We do not believe that is right to criminalise the very children whom our schools have let down. We do not believe that it is right to subject them to monitoring by local authorities, with their educational, health and police records being sent to local authorities, and sensitive information being shared around as though it were Army recruitment information.

We share the same goal as the Government on the importance of raising participation, but we hope to demonstrate to the Committee that it is best achieved with the carrot of centres and better education in primary and secondary school, rather than the stick of penalties and sanctions. Amendment No. 1 attempts to draw out from the Government an answer to the question of whether compulsion will achieve the objectives set by Ministers to increase the proportion of 16 and 17-year-olds in education or training. Raising participation is an important objective, and it is one that the Opposition share. Indeed, the regulatory impact assessment states:

“In England...77 per cent. of 17 year olds participate in education or work-based learning.”

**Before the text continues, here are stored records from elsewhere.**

[src/rtl/cube.sv]
// Sequential cube unit: y = a*a*a using a 1-bit-per-cycle shift-add multiplier run twice.
// Optional macro CUBE_EARLY_EXIT_EN ends each multiply phase once the multiplier runs out of set bits.
module cube (
   input  logic   clk_i,
   input  logic   rst_i,
   cube_if.slave  bus
);
   typedef enum logic [1:0] {IDLE, SQUARE, CUBE, DONE} state_t;

   state_t      state;
   logic        busy;
   logic [23:0] y;
   logic [7:0]  x;
   logic [7:0]  m;
   // The second pass shifts a 16-bit square up to 7 places, so md spans 24 bits.
   logic [23:0] md;
   logic [23:0] acc;
   logic [23:0] acc_add;
   logic        last_iter;

   assign acc_add = m[0] ? (acc + md) : acc;

`ifdef CUBE_EARLY_EXIT_EN
   assign last_iter = (m[7:1] == 7'd0);
`else
   logic [3:0]  cnt;
   assign last_iter = (cnt == 4'd7);
`endif

   assign bus.busy_o = busy;
   assign bus.y_bo   = y;

   always_ff @(posedge clk_i) begin
      if (rst_i) begin
         state <= IDLE;
         busy  <= 1'b0;
         y     <= 24'd0;
      end else begin
         case (state)
            IDLE: begin
               if (bus.start_i) begin
                  x     <= bus.a_bi;
                  m     <= bus.a_bi;
                  md    <= {16'd0, bus.a_bi};
                  acc   <= 24'd0;
`ifndef CUBE_EARLY_EXIT_EN
                  cnt   <= 4'd0;
`endif
                  y     <= 24'd0;
                  busy  <= 1'b1;
                  state <= SQUARE;
               end
            end
            SQUARE, CUBE: begin
               acc <= acc_add;
               md  <= md << 1;
               m   <= m >> 1;
`ifndef CUBE_EARLY_EXIT_EN
               cnt <= cnt + 4'd1;
`endif
               if (last_iter) begin
                  if (state == SQUARE) begin
                     // Square becomes the multiplicand for the second pass.
                     m     <= x;
                     md    <= {8'd0, acc_add[15:0]};
                     acc   <= 24'd0;
`ifndef CUBE_EARLY_EXIT_EN
                     cnt   <= 4'd0;
`endif
                     state <= CUBE;
                  end else begin
                     state <= DONE;
                  end
               end
            end
            DONE: begin
               y     <= acc;
               busy  <= 1'b0;
               state <= IDLE;
            end
            default: begin
               busy  <= 1'b0;
               state <= IDLE;
            end
         endcase
      end
   end
endmodule
## src/rtl/inst_fetch_queue.sv

```systemverilog
// Fetch queue between the I-cache response side of IF and the ID stage.
// Build with IFQ_BYPASS_EN defined to pass a push into an empty queue straight to the pop side in the same cycle.
module inst_fetch_queue #(
  parameter int DEPTH      = 8,
  parameter int DATA_WIDTH = 32,
  parameter int EXC_WIDTH  = 5
) (
  input  logic                    clk,
  input  logic                    resetn,
  input  logic                    flush_i,
  input  logic                    push_valid_i,
  input  logic [31:0]             push_pc_i,
  input  logic [DATA_WIDTH-1:0]   push_instr_i,
  input  logic [EXC_WIDTH-1:0]    push_exc_i,
  output logic                    push_ready_o,
  output logic                    pop_valid_o,
  input  logic                    pop_ready_i,
  output logic [31:0]             pop_pc_o,
  output logic [DATA_WIDTH-1:0]   pop_instr_o,
  output logic [EXC_WIDTH-1:0]    pop_exc_o,
  output logic [$clog2(DEPTH):0]  count_o
);

  localparam int PTR_W   = $clog2(DEPTH);
  localparam int CNT_W   = PTR_W + 1;
  localparam int ENTRY_W = 32 + DATA_WIDTH + EXC_WIDTH;

  logic [ENTRY_W-1:0] mem_reg [DEPTH];
  logic [PTR_W-1:0]   wp_reg, wp_next;
  logic [PTR_W-1:0]   rp_reg, rp_next;
  logic [CNT_W-1:0]   count_reg, count_next;
  logic               exc_block_reg, exc_block_next;

  logic               empty;
  logic               push_fire;
  logic               bypass;
  logic               wr_en;
  logic               rd_en;
  logic [ENTRY_W-1:0] wr_data;
  logic [ENTRY_W-1:0] head_data;

  assign empty        = (count_reg == '0);
  assign push_ready_o = (count_reg != CNT_W'(DEPTH)) & ~exc_block_reg;
  assign push_fire    = push_valid_i & push_ready_o & ~flush_i;

`ifdef IFQ_BYPASS_EN
  assign bypass = empty & push_fire & pop_ready_i;
`else
  assign bypass = 1'b0;
`endif

  // A bypassed entry is consumed on the spot, so it never occupies storage.
  assign wr_en   = push_fire & ~bypass;
  assign rd_en   = ~empty & pop_ready_i & ~flush_i;
  assign wr_data = {push_pc_i, push_instr_i, push_exc_i};

  always_comb begin
    wp_next        = wp_reg;
    rp_next        = rp_reg;
    count_next     = count_reg;
    exc_block_next = exc_block_reg;
    if (flush_i) begin
      wp_next        = '0;
      rp_next        = '0;
      count_next     = '0;
      exc_block_next = 1'b0;
    end else begin
      if (wr_en) wp_next = wp_reg + PTR_W'(1);
      if (rd_en) rp_next = rp_reg + PTR_W'(1);
      count_next = count_reg + CNT_W'(wr_en) - CNT_W'(rd_en);
      // Nothing younger than a faulting fetch may enter until the redirect.
      if (push_fire && (push_exc_i != '0)) exc_block_next = 1'b1;
    end
  end

  always_ff @(posedge clk) begin
    if (!resetn) begin
      wp_reg        <= '0;
      rp_reg        <= '0;
      count_reg     <= '0;
      exc_block_reg <= 1'b0;
    end else begin
      wp_reg        <= wp_next;
      rp_reg        <= rp_next;
      count_reg     <= count_next;
      exc_block_reg <= exc_block_next;
    end
  end

  // Storage is not reset; contents are only observed while occupied.
  genvar gi;
  generate
    for (gi = 0; gi < DEPTH; gi++) begin : g_entry
      always_ff @(posedge clk) begin
        if (wr_en && (wp_reg == PTR_W'(gi))) mem_reg[gi] <= wr_data;
      end
    end
  endgenerate

  assign head_data = mem_reg[rp_reg];

  always_comb begin
    pop_valid_o = ~empty;
    {pop_pc_o, pop_instr_o, pop_exc_o} = head_data;
    if (bypass) begin
      pop_valid_o = 1'b1;
      {pop_pc_o, pop_instr_o, pop_exc_o} = wr_data;
    end
  end

  assign count_o = count_reg;

endmodule

```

That puts England 19th in the table of participation produced by the Organisation for Economic Co-operation and Development—below Belgium, France, Germany, the United States and Australia, and below the OECD average. It is clear that there are huge benefits for the individual from longer participation in education.

The Green Paper states:

“People with five or more good GCSEs earn on average around £100,000 more over their lifetime than those who leave learning with qualifications below level 2.”

It goes on to say:

“Those who participate are less likely to experience teenage pregnancy, be involved in crime or behave anti-socially.”

It also states:

“Those who participate are more likely to be healthy”.

I am not entirely convinced of the causal link to teenage pregnancy; participation rates have been rising in recent years, and so have teenage pregnancies.

The point about the importance of staying on in education and training is well made, and we agree with it. It is good for the individual, and it is important for the United Kingdom’s economy. The Green Paper cites a report by O’Mahoney and de Boer that shows that

“up to one fifth of the UK’s output per hour productivity gap with Germany...results from the UK’s relatively poor skills.”

The Green Paper goes on to say:

“And in relation to literacy, for example, a study has found that if a country’s literacy scores rise by 1 per cent. relative to the international average, a 2.5 per cent. relative rise in labour productivity and a 1.5 per cent. rise in GDP per head can be expected.”

It notes that the key driving force behind the Bill and clause 1 is the move to raise participation by compulsion and, therefore, to raise not only the general level of technical skills, but basic skills, such as literacy and maths. In that respect, my hon. Friend the Member for  North-East Hertfordshire has performed a valuable service to the Committee in his dogged pursuit of the issues of literacy and numeracy in our evidence sessions.